Stephen Dockery, writing in the Wall Street Journal’s (WSJ) Risk & Compliance Journal, has been exploring the issue of ‘culture’ in organizations as it relates to compliance. He considered such issues as how to measure it, to regulators assessment of it, to pushing it out ‘into the field’. His pieces got me to thinking about the ongoing issue of the transmission of a culture of compliance from a corporate home office out into territories where a company does work overseas. It is certainly one thing for a Chief Executive to espouse that the company is going to do business in compliance with anti-corruption laws such as the Foreign Corrupt Practices Act (FCPA) but when it comes to making your numbers in (you name the high risk geographic location); it may not be the reality on the ground.
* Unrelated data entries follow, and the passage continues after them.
===== config.mk =====
export PLATFORM = sky130hd
export DESIGN_NAME = ssd_scan_driver
export DESIGN_NICKNAME = d
export VERILOG_FILES = /design/src/rtl/ssd_scan_driver.sv
export SDC_FILE = /design/constraint.sdc
export NUM_CORES = 1
export LEC_CHECK = 0
export ABC_CLOCK_PERIOD_IN_PS = 3000
export BUFFER_PORTS_ARGS = -buffer_cell sky130_fd_sc_hd__buf_2
export CELL_PAD_IN_SITES_DETAIL_PLACEMENT = 1
export CELL_PAD_IN_SITES_GLOBAL_PLACEMENT = 2
export CORE_ASPECT_RATIO = 0.5
export CORE_MARGIN = 4
export CORE_UTILIZATION = 40
export DETAILED_ROUTE_END_ITERATION = 10
export PLACE_DENSITY_LB_ADDON = 0.1
export SLEW_MARGIN = 0
export SYNTH_ARGS = -nofsm -noshare
export SYNTH_HDL_FRONTEND = slang
export SYNTH_SLANG_ARGS = --single-unit

===== constraint.sdc =====
create_clock -name clk -period 3 [get_ports clk]
set_clock_uncertainty 0.05 [all_clocks]
set_input_delay 0.3 -clock clk [delete_from_list [all_inputs] [get_ports clk]]
set_output_delay 0.3 -clock clk [all_outputs]
set_load 0.02 [all_outputs]
==> src/rtl/mmio_gpio_timer.sv <==
// mmio_gpio_timer: memory-mapped LED register, debounced switch inputs with edge status,
// and a 32-bit compare/auto-reload timer with a level interrupt.
module mmio_gpio_timer #(
   parameter int          LED_WIDTH       = 4,
   parameter int          SW_WIDTH        = 4,
   parameter logic [31:0] BASE_ADDR       = 32'hFFFF_FF00,
   parameter int          SYNC_STAGES     = 2,
   parameter int          DEBOUNCE_CYCLES = 16
) (
   input  logic                 clk,
   input  logic                 n_reset,
   input  logic                 memwrite,
   input  logic [31:0]          addr,
   input  logic [31:0]          wd,
   output logic [31:0]          rd,
   output logic                 sel,
   output logic [LED_WIDTH-1:0] led,
   input  logic [SW_WIDTH-1:0]  sw,
   output logic                 irq
);
   localparam int CW = DEBOUNCE_CYCLES > 1 ? $clog2(DEBOUNCE_CYCLES) : 1;
   logic [SW_WIDTH-1:0] sy [SYNC_STAGES];
   logic [SW_WIDTH-1:0] stable, edges, flip;
   logic [31:0]         timer, cmp;
   logic [3:0]          ctrl;
   logic                match_f, match, wr;
   logic [2:0]          off;
   logic                unused_bits;
   assign sel         = addr[31:5] == BASE_ADDR[31:5];
   assign off         = addr[4:2];
   assign wr          = memwrite & sel;
   assign match       = ctrl[0] && timer == cmp;
   assign irq         = (match_f & ctrl[2]) | (|edges & ctrl[3]);
   assign unused_bits = &{1'b0, addr[1:0], wd};
   always_ff @(posedge clk or negedge n_reset)
      if (!n_reset)
         for (int i = 0; i < SYNC_STAGES; i++) sy[i] <= '0;
      else begin
         sy[0] <= sw;
         for (int i = 1; i < SYNC_STAGES; i++) sy[i] <= sy[i-1];
      end
   // flip marks a channel whose new level has persisted long enough to be accepted this edge
   for (genvar g = 0; g < SW_WIDTH; g++) begin : gen_db
      logic [CW-1:0] cnt;
      logic          diff;
      assign diff    = sy[SYNC_STAGES-1][g] != stable[g];
      assign flip[g] = diff && cnt == CW'(DEBOUNCE_CYCLES - 1);
      always_ff @(posedge clk or negedge n_reset)
         if (!n_reset) cnt <= '0;
         else cnt <= (!diff || flip[g]) ? '0 : cnt + 1'b1;
   end
   always_ff @(posedge clk or negedge n_reset)
      if (!n_reset) begin
         led     <= '0;
         stable  <= '0;
         edges   <= '0;
         timer   <= '0;
         cmp     <= '0;
         ctrl    <= '0;
         match_f <= 1'b0;
      end else begin
         if (wr && off == 3'd0) led <= wd[LED_WIDTH-1:0];
         if (wr && off == 3'd4) cmp <= wd;
         if (wr && off == 3'd5) ctrl <= wd[3:0];
         stable  <= stable ^ flip;
         edges   <= (edges & ~((wr && off == 3'd2) ? wd[SW_WIDTH-1:0] : '0)) | (flip & ~stable);
         timer   <= (wr && off == 3'd3) ? wd : !ctrl[0] ? timer : (match && ctrl[1]) ? '0 : timer + 32'd1;
         match_f <= match | (match_f & ~(wr && off == 3'd5 && wd[8]));
      end
   always_comb begin
      rd = '0;
      if (sel)
         case (off)
            3'd0:    rd = 32'(led);
            3'd1:    rd = 32'(stable);
            3'd2:    rd = 32'(edges);
            3'd3:    rd = timer;
            3'd4:    rd = cmp;
            3'd5:    rd = {23'd0, match_f, 4'd0, ctrl};
            default: rd = '0;
         endcase
   end
endmodule
**src/rtl/transmitter_memory_if.sv**
```systemverilog
// Host load/start bus and receiver-facing write port of the transmitter buffer.
interface transmitter_memory_if #(
  parameter int unsigned DATA_WIDTH = 16,
  parameter int unsigned ADDR_WIDTH = 4
);
  logic                  LoadEnable;
  logic [ADDR_WIDTH-1:0] LoadAddress;
  logic [DATA_WIDTH-1:0] LoadData;
  logic                  Start;
  logic [ADDR_WIDTH-1:0] StartAddress;
  logic [ADDR_WIDTH:0]   WordCount;
  logic [ADDR_WIDTH-1:0] TxAddress;
  logic [DATA_WIDTH-1:0] TxData;
  logic                  TxWriteEnable;
  logic                  Busy;
  logic                  Done;

  modport master (
    output LoadEnable, LoadAddress, LoadData, Start, StartAddress, WordCount,
    input  TxAddress, TxData, TxWriteEnable, Busy, Done
  );

  modport slave (
    input  LoadEnable, LoadAddress, LoadData, Start, StartAddress, WordCount,
    output TxAddress, TxData, TxWriteEnable, Busy, Done
  );
endinterface

```
**src/rtl/transmitter_memory.sv**
```systemverilog
// Local 2^ADDR_WIDTH-word buffer that streams a wrap-around block of words to
// the receiver write port, holding each word for two clocks.
module transmitter_memory #(
  parameter int unsigned DATA_WIDTH = 16,
  parameter int unsigned ADDR_WIDTH = 4
) (
  input logic                clk,
  input logic                reset,
  transmitter_memory_if.slave bus
);
  localparam int unsigned DEPTH = 1 << ADDR_WIDTH;
  localparam logic [ADDR_WIDTH:0] MAX_COUNT = (ADDR_WIDTH+1)'(DEPTH);

  typedef enum logic [1:0] {IDLE, SETUP, HOLD, DONE} state_e;

  state_e                state_q, state_d;
  logic [DATA_WIDTH-1:0] mem_q [DEPTH];
  logic [ADDR_WIDTH-1:0] idx_q, idx_d;
  logic [ADDR_WIDTH:0]   cnt_q, cnt_d;
  logic [ADDR_WIDTH:0]   count_clamped;
  logic [ADDR_WIDTH-1:0] tx_addr_q, tx_addr_d;
  logic [DATA_WIDTH-1:0] tx_data_q, tx_data_d;
  logic                  we_q, we_d;
  logic                  busy_q, busy_d;
  logic                  done_q, done_d;

  assign count_clamped = (bus.WordCount > MAX_COUNT) ? MAX_COUNT : bus.WordCount;

  // Host writes only while idle; a same-cycle Start still reads the old word.
  always_ff @(posedge clk) begin
    if (!reset && state_q == IDLE && bus.LoadEnable) begin
      mem_q[bus.LoadAddress] <= bus.LoadData;
    end
  end

  always_ff @(posedge clk) begin
    if (reset) begin
      state_q   <= IDLE;
      idx_q     <= '0;
      cnt_q     <= '0;
      tx_addr_q <= '0;
      tx_data_q <= '0;
      we_q      <= 1'b0;
      busy_q    <= 1'b0;
      done_q    <= 1'b0;
    end else begin
      state_q   <= state_d;
      idx_q     <= idx_d;
      cnt_q     <= cnt_d;
      tx_addr_q <= tx_addr_d;
      tx_data_q <= tx_data_d;
      we_q      <= we_d;
      busy_q    <= busy_d;
      done_q    <= done_d;
    end
  end

  always_comb begin
    state_d = state_q;
    unique case (state_q)
      IDLE:  if (bus.Start) state_d = (count_clamped == '0) ? DONE : SETUP;
      SETUP: state_d = HOLD;
      HOLD:  state_d = (cnt_q > (ADDR_WIDTH+1)'(1)) ? SETUP : DONE;
      DONE:  state_d = IDLE;
      default: state_d = IDLE;
    endcase
  end

  // Registered outputs are computed one cycle ahead, so each word is loaded
  // on the edge that enters SETUP.
  always_comb begin
    idx_d     = idx_q;
    cnt_d     = cnt_q;
    tx_addr_d = tx_addr_q;
    tx_data_d = tx_data_q;
    we_d      = we_q;
    busy_d    = busy_q;
    done_d    = 1'b0;
    unique case (state_q)
      IDLE: begin
        if (bus.Start) begin
          cnt_d  = count_clamped;
          idx_d  = bus.StartAddress;
          busy_d = 1'b1;
          if (count_clamped == '0) begin
            done_d = 1'b1;
          end else begin
            tx_addr_d = bus.StartAddress;
            tx_data_d = mem_q[bus.StartAddress];
            we_d      = 1'b1;
          end
        end
      end
      SETUP: ;
      HOLD: begin
        if (cnt_q > (ADDR_WIDTH+1)'(1)) begin
          cnt_d     = cnt_q - (ADDR_WIDTH+1)'(1);
          idx_d     = idx_q + 1'b1;
          tx_addr_d = idx_d;
          tx_data_d = mem_q[idx_d];
        end else begin
          we_d   = 1'b0;
          done_d = 1'b1;
        end
      end
      DONE: begin
        busy_d = 1'b0;
      end
      default: ;
    endcase
  end

  assign bus.TxAddress     = tx_addr_q;
  assign bus.TxData        = tx_data_q;
  assign bus.TxWriteEnable = we_q;
  assign bus.Busy          = busy_q;
  assign bus.Done          = done_q;
endmodule

```
**src/flat_wrapper.sv**
```systemverilog
// flat-port wrapper written by rule: the top's interface ports become plain ports
module transmitter_memory_flat 
#(
  parameter int unsigned DATA_WIDTH = 16,
  parameter int unsigned ADDR_WIDTH = 4
)
  (clk, reset, bus_LoadEnable, bus_LoadAddress, bus_LoadData, bus_Start, bus_StartAddress, bus_WordCount, bus_TxAddress, bus_TxData, bus_TxWriteEnable, bus_Busy, bus_Done);
  transmitter_memory_if #(.DATA_WIDTH(DATA_WIDTH), .ADDR_WIDTH(ADDR_WIDTH)) bus_i ();
  input logic clk;
  input logic reset;
  input wire logic [$bits(bus_i.LoadEnable)-1:0] bus_LoadEnable;
  input wire logic [$bits(bus_i.LoadAddress)-1:0] bus_LoadAddress;
  input wire logic [$bits(bus_i.LoadData)-1:0] bus_LoadData;
  input wire logic [$bits(bus_i.Start)-1:0] bus_Start;
  input wire logic [$bits(bus_i.StartAddress)-1:0] bus_StartAddress;
  input wire logic [$bits(bus_i.WordCount)-1:0] bus_WordCount;
  output wire logic [$bits(bus_i.TxAddress)-1:0] bus_TxAddress;
  output wire logic [$bits(bus_i.TxData)-1:0] bus_TxData;
  output wire logic [$bits(bus_i.TxWriteEnable)-1:0] bus_TxWriteEnable;
  output wire logic [$bits(bus_i.Busy)-1:0] bus_Busy;
  output wire logic [$bits(bus_i.Done)-1:0] bus_Done;
  assign bus_i.LoadEnable = bus_LoadEnable;
  assign bus_i.LoadAddress = bus_LoadAddress;
  assign bus_i.LoadData = bus_LoadData;
  assign bus_i.Start = bus_Start;
  assign bus_i.StartAddress = bus_StartAddress;
  assign bus_i.WordCount = bus_WordCount;
  assign bus_TxAddress = bus_i.TxAddress;
  assign bus_TxData = bus_i.TxData;
  assign bus_TxWriteEnable = bus_i.TxWriteEnable;
  assign bus_Busy = bus_i.Busy;
  assign bus_Done = bus_i.Done;
  transmitter_memory #(.DATA_WIDTH(DATA_WIDTH), .ADDR_WIDTH(ADDR_WIDTH)) u_core (.clk(clk), .reset(reset), .bus(bus_i));
endmodule
```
One of the evolutions I have observed in anti-corruption compliance is to get compliance out of the corporate headquarters and move it into the DNA of a business. When I began in this field in 2007, compliance was largely lawyer-driven, meaning lots of rules and regulations dictated from the home office down the chain. Being a lawyer, I thought this was appropriate as I just assumed everyone would follow both laws and company rules and regulations. My views on this have evolved. Today, I will take a look at this issue in a two post series.

Based on the above I was therefore intrigued by a recent article in the MIT Sloan Management Review, entitled “Fighting the “Headquarters Knows Best” Syndrome” jointly written by Cyril Bouquet, Julian Birkinshaw and Jean-Louis Barsoux. The thesis of their piece is “When subsidiary managers at global organizations are ignored or constrained by a parochial mindset at headquarters, the whole company can suffer.” The authors found “Many managers have no trouble ticking off the symptoms, including unrealistic demands from headquarters, misguided advice or directives, micromanagement, and a lack of receptiveness to subsidiary contributions and ideas. At subsidiaries, these behaviors lead to a loss of confidence or initiative, defensiveness, reluctance to share information, rivalry for headquarters attention, and careful impression management during visits from headquarters executives.”

Their research has led them to identify several issues in this dynamic, which they call “vertical relations”. Most generally they include lack of attention to emerging regions. Unfortunately those at the top in the US headquarters tend to suffer “from tunnel vision, focusing disproportionately on opportunities, talent, and best practices in established markets. They have a limited understanding of emerging markets and difficulty providing the right quantity or quality of support. Too many visits and over-monitoring can prove as damaging as neglect.” The downward looking foundering is compounded because there are equally detrimental issues when looking back to the corporate HQ because of limited influence in the provinces. Indeed, executives in outside US markets often feel they are at the end of very long and not very straight chain of events and decisions. Such provincially located employees often feel, “Their requests and ideas are unheeded and their ways of operating aren’t considered. Feeling neither involved nor trusted, many subsidiary executives lack the motivation and self-confidence needed to pursue independent initiatives.”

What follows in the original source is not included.